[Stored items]
%%

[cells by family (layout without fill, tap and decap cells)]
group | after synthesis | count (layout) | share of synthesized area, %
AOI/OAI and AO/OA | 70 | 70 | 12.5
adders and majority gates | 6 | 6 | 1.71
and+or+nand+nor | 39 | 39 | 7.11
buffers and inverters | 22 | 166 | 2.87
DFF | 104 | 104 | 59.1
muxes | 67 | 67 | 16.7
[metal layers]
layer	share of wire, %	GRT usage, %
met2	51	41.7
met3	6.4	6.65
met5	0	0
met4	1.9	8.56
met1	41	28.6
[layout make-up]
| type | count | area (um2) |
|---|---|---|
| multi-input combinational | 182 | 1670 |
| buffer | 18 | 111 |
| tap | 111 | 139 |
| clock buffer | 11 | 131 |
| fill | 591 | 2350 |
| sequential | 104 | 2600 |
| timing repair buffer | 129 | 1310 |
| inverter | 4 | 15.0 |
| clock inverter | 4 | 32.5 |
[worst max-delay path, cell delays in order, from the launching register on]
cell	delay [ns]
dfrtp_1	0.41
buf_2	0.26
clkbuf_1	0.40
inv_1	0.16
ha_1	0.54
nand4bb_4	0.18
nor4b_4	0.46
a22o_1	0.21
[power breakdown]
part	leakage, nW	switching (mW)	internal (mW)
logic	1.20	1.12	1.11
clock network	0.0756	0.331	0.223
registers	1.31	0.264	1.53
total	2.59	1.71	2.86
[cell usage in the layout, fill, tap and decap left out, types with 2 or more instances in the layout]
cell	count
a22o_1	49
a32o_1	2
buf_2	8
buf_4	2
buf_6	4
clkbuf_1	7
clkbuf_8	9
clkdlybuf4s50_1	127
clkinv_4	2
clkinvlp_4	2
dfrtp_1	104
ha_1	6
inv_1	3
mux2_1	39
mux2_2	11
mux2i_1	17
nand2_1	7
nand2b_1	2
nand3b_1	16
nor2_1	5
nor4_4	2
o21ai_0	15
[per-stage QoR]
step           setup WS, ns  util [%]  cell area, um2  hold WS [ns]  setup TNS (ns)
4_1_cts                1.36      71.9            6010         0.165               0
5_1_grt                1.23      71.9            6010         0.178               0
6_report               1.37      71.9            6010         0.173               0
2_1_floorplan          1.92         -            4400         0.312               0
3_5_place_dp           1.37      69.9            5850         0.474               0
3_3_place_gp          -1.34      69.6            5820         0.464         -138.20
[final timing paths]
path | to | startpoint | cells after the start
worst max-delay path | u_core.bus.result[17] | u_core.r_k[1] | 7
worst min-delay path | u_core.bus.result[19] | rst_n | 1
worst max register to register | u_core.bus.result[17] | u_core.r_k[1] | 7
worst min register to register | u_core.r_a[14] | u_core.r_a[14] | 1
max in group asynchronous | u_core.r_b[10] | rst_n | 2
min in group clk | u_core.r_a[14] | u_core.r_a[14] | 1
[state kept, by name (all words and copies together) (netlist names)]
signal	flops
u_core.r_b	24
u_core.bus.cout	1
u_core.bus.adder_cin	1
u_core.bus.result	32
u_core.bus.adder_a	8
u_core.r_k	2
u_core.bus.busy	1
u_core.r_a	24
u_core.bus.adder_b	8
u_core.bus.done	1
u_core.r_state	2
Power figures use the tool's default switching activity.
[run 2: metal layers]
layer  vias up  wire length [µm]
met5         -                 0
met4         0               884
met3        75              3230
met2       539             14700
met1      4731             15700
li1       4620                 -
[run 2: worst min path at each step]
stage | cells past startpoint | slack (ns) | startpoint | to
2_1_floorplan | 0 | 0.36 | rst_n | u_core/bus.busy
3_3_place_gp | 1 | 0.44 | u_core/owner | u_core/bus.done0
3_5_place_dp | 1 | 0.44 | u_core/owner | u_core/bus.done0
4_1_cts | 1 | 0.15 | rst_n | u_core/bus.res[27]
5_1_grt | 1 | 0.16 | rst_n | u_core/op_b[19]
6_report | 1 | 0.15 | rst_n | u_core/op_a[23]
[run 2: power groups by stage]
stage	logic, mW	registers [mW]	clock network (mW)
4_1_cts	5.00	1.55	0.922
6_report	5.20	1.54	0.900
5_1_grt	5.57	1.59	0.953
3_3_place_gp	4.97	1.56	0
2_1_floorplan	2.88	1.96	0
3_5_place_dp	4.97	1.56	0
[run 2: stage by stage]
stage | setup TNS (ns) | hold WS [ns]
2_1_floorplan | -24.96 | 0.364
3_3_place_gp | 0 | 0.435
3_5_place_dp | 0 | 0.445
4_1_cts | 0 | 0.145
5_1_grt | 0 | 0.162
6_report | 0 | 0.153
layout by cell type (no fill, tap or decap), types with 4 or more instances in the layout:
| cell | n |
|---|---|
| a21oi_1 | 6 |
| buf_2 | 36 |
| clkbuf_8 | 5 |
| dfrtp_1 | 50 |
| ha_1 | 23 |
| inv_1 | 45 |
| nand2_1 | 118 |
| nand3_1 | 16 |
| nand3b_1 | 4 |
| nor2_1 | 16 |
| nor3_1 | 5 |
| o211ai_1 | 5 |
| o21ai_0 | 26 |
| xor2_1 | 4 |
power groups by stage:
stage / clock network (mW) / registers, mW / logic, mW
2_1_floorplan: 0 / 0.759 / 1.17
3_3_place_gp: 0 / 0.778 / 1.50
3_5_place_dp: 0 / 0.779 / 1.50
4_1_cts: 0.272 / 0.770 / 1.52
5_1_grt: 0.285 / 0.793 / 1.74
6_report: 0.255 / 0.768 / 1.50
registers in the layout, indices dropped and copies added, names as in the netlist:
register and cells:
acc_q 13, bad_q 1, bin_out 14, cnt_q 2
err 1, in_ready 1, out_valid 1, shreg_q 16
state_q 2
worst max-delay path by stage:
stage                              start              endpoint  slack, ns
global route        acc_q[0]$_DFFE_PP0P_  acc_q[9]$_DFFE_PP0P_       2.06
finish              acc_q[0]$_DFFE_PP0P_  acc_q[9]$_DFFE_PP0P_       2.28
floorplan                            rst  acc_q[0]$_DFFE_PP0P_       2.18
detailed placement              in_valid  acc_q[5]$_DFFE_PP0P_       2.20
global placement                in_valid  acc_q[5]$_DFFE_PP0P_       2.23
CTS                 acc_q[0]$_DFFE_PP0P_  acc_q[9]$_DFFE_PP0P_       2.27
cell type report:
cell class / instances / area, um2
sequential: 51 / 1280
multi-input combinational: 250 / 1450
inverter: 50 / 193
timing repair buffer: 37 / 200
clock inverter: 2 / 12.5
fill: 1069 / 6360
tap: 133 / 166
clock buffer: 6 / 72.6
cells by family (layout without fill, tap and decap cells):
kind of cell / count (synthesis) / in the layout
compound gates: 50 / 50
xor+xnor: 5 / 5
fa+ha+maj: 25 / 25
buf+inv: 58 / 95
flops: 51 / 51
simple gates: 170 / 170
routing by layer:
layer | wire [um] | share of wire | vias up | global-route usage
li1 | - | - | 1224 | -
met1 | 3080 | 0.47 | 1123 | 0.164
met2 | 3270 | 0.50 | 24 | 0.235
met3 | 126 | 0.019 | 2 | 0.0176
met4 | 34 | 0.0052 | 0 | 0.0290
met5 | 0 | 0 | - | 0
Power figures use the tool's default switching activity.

%%

Retype the entries exactly; leave nothing out.

— EXERCISE SOLUTION —
[cells by family (layout without fill, tap and decap cells)]
group | after synthesis | count (layout) | share of synthesized area, %
AOI/OAI and AO/OA | 70 | 70 | 12.5
adders and majority gates | 6 | 6 | 1.71
and+or+nand+nor | 39 | 39 | 7.11
buffers and inverters | 22 | 166 | 2.87
DFF | 104 | 104 | 59.1
muxes | 67 | 67 | 16.7
[metal layers]
layer	share of wire, %	GRT usage, %
met2	51	41.7
met3	6.4	6.65
met5	0	0
met4	1.9	8.56
met1	41	28.6
[layout make-up]
| type | count | area (um2) |
|---|---|---|
| multi-input combinational | 182 | 1670 |
| buffer | 18 | 111 |
| tap | 111 | 139 |
| clock buffer | 11 | 131 |
| fill | 591 | 2350 |
| sequential | 104 | 2600 |
| timing repair buffer | 129 | 1310 |
| inverter | 4 | 15.0 |
| clock inverter | 4 | 32.5 |
[worst max-delay path, cell delays in order, from the launching register on]
cell	delay [ns]
dfrtp_1	0.41
buf_2	0.26
clkbuf_1	0.40
inv_1	0.16
ha_1	0.54
nand4bb_4	0.18
nor4b_4	0.46
a22o_1	0.21
[power breakdown]
part	leakage, nW	switching (mW)	internal (mW)
logic	1.20	1.12	1.11
clock network	0.0756	0.331	0.223
registers	1.31	0.264	1.53
total	2.59	1.71	2.86
[cell usage in the layout, fill, tap and decap left out, types with 2 or more instances in the layout]
cell	count
a22o_1	49
a32o_1	2
buf_2	8
buf_4	2
buf_6	4
clkbuf_1	7
clkbuf_8	9
clkdlybuf4s50_1	127
clkinv_4	2
clkinvlp_4	2
dfrtp_1	104
ha_1	6
inv_1	3
mux2_1	39
mux2_2	11
mux2i_1	17
nand2_1	7
nand2b_1	2
nand3b_1	16
nor2_1	5
nor4_4	2
o21ai_0	15
[per-stage QoR]
step           setup WS, ns  util [%]  cell area, um2  hold WS [ns]  setup TNS (ns)
4_1_cts                1.36      71.9            6010         0.165               0
5_1_grt                1.23      71.9            6010         0.178               0
6_report               1.37      71.9            6010         0.173               0
2_1_floorplan          1.92         -            4400         0.312               0
3_5_place_dp           1.37      69.9            5850         0.474               0
3_3_place_gp          -1.34      69.6            5820         0.464         -138.20
[final timing paths]
path | to | startpoint | cells after the start
worst max-delay path | u_core.bus.result[17] | u_core.r_k[1] | 7
worst min-delay path | u_core.bus.result[19] | rst_n | 1
worst max register to register | u_core.bus.result[17] | u_core.r_k[1] | 7
worst min register to register | u_core.r_a[14] | u_core.r_a[14] | 1
max in group asynchronous | u_core.r_b[10] | rst_n | 2
min in group clk | u_core.r_a[14] | u_core.r_a[14] | 1
[state kept, by name (all words and copies together) (netlist names)]
signal	flops
u_core.r_b	24
u_core.bus.cout	1
u_core.bus.adder_cin	1
u_core.bus.result	32
u_core.bus.adder_a	8
u_core.r_k	2
u_core.bus.busy	1
u_core.r_a	24
u_core.bus.adder_b	8
u_core.bus.done	1
u_core.r_state	2
Power figures use the tool's default switching activity.
[run 2: metal layers]
layer  vias up  wire length [µm]
met5         -                 0
met4         0               884
met3        75              3230
met2       539             14700
met1      4731             15700
li1       4620                 -
[run 2: worst min path at each step]
stage | cells past startpoint | slack (ns) | startpoint | to
2_1_floorplan | 0 | 0.36 | rst_n | u_core/bus.busy
3_3_place_gp | 1 | 0.44 | u_core/owner | u_core/bus.done0
3_5_place_dp | 1 | 0.44 | u_core/owner | u_core/bus.done0
4_1_cts | 1 | 0.15 | rst_n | u_core/bus.res[27]
5_1_grt | 1 | 0.16 | rst_n | u_core/op_b[19]
6_report | 1 | 0.15 | rst_n | u_core/op_a[23]
[run 2: power groups by stage]
stage	logic, mW	registers [mW]	clock network (mW)
4_1_cts	5.00	1.55	0.922
6_report	5.20	1.54	0.900
5_1_grt	5.57	1.59	0.953
3_3_place_gp	4.97	1.56	0
2_1_floorplan	2.88	1.96	0
3_5_place_dp	4.97	1.56	0
[run 2: stage by stage]
stage | setup TNS (ns) | hold WS [ns]
2_1_floorplan | -24.96 | 0.364
3_3_place_gp | 0 | 0.435
3_5_place_dp | 0 | 0.445
4_1_cts | 0 | 0.145
5_1_grt | 0 | 0.162
6_report | 0 | 0.153
layout by cell type (no fill, tap or decap), types with 4 or more instances in the layout:
| cell | n |
|---|---|
| a21oi_1 | 6 |
| buf_2 | 36 |
| clkbuf_8 | 5 |
| dfrtp_1 | 50 |
| ha_1 | 23 |
| inv_1 | 45 |
| nand2_1 | 118 |
| nand3_1 | 16 |
| nand3b_1 | 4 |
| nor2_1 | 16 |
| nor3_1 | 5 |
| o211ai_1 | 5 |
| o21ai_0 | 26 |
| xor2_1 | 4 |
power groups by stage:
stage / clock network (mW) / registers, mW / logic, mW
2_1_floorplan: 0 / 0.759 / 1.17
3_3_place_gp: 0 / 0.778 / 1.50
3_5_place_dp: 0 / 0.779 / 1.50
4_1_cts: 0.272 / 0.770 / 1.52
5_1_grt: 0.285 / 0.793 / 1.74
6_report: 0.255 / 0.768 / 1.50
registers in the layout, indices dropped and copies added, names as in the netlist:
register and cells:
acc_q 13, bad_q 1, bin_out 14, cnt_q 2
err 1, in_ready 1, out_valid 1, shreg_q 16
state_q 2
worst max-delay path by stage:
stage                              start              endpoint  slack, ns
global route        acc_q[0]$_DFFE_PP0P_  acc_q[9]$_DFFE_PP0P_       2.06
finish              acc_q[0]$_DFFE_PP0P_  acc_q[9]$_DFFE_PP0P_       2.28
floorplan                            rst  acc_q[0]$_DFFE_PP0P_       2.18
detailed placement              in_valid  acc_q[5]$_DFFE_PP0P_       2.20
global placement                in_valid  acc_q[5]$_DFFE_PP0P_       2.23
CTS                 acc_q[0]$_DFFE_PP0P_  acc_q[9]$_DFFE_PP0P_       2.27
cell type report:
cell class / instances / area, um2
sequential: 51 / 1280
multi-input combinational: 250 / 1450
inverter: 50 / 193
timing repair buffer: 37 / 200
clock inverter: 2 / 12.5
fill: 1069 / 6360
tap: 133 / 166
clock buffer: 6 / 72.6
cells by family (layout without fill, tap and decap cells):
kind of cell / count (synthesis) / in the layout
compound gates: 50 / 50
xor+xnor: 5 / 5
fa+ha+maj: 25 / 25
buf+inv: 58 / 95
flops: 51 / 51
simple gates: 170 / 170
routing by layer:
layer | wire [um] | share of wire | vias up | global-route usage
li1 | - | - | 1224 | -
met1 | 3080 | 0.47 | 1123 | 0.164
met2 | 3270 | 0.50 | 24 | 0.235
met3 | 126 | 0.019 | 2 | 0.0176
met4 | 34 | 0.0052 | 0 | 0.0290
met5 | 0 | 0 | - | 0
Power figures use the tool's default switching activity.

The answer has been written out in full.